In each case, just writing can help. I've gotten through a lot of books by just saying I'll make the second half BETTER, or untrapped myself from a corner by forcing myself to keep the characters moving. A lot of times I feel bad because I haven't written, and just by the nature of writing, I feel better, therefore inspired to write. Most of my ideas come from during the writing process, so often, I'll find the answer if I just keep going.

BUT I also find that sometimes a more effective solution is to cut back to where the writing got bad, or I started off on the wrong path, and go from there. Or by washing my face and dressing in nice, comfortable, clean clothes/changing my location to someplace that makes me feel good. Or by just sitting down and saying, "What is it I don't know?" And then answering it. I think acknowledging writer's "block" and why it exists is the first way to circumnavigating it, even if you realize the solution really is to just trudge on.

Denise Drespling said...

Right, Crystal, and there are lots of ways to get that moving!

Daveler, that is exactly the distinction! The word "blocked" to me says something unpassable, preventing me from moving on. You can always go forward, it's just a matter of if it's worth doing at that point, and what quality will come of it. Sometimes, the best thing I can do in my writing day is take a short nap to dream and refresh :) It's just sad to me to hear writers say "I'm blocked" and think that means they have to sit around and wait for inspiration, when there are ways to get it moving again. There's always something you can do!

K.M. Herkes said...

I wholeheartedly agree! I ranted on my own blog about the existence of writer's block and the cures for it, not so long ago. (Entirely too much advice to new writers leaves me cranky and in need of blog rants.)
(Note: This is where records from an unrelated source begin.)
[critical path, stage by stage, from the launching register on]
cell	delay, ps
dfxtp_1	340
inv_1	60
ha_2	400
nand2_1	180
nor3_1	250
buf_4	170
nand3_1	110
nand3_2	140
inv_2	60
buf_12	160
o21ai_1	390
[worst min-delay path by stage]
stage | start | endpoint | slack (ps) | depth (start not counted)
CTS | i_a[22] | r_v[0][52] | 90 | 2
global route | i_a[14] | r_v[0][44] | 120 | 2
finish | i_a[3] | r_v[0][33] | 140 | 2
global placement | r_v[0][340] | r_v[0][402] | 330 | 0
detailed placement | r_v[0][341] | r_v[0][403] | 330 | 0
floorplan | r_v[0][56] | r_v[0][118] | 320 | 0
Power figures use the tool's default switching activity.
Some of my family members write for a living. Their take on it? Something will get printed in the morning edition. People who work under a deadline don't call their creative issues a block. Schlock maybe, or dreck, but never block.

And Neil Gaiman's one word of advice to aspiring writers? "Write." Works for me.

zambullida said...

Writer's block is just frustration.

JeffO said...

I'm in a weekly writers' group where we do a 45-minute free write based (in theory) off of some prompt. Sometimes I go in to the group with an idea that I want to work on, sometimes I don't. Some days, I sit at the table and nothing comes to me. The other sit there, pens scratching away, fingers tapping laptop keys, and I've got...nothing.

On more than one occasion I've started writing stupid stuff about my pen. Or the weather outside. Or an overhead bit of conversation. It's like priming a pump. More often than not, I end up with something, and on occasion I've written something very good because I just started writing something.

There may well be an actual psychological condition that keeps people from writing, but I think most cases of 'writer's block' is just a loss of motivation.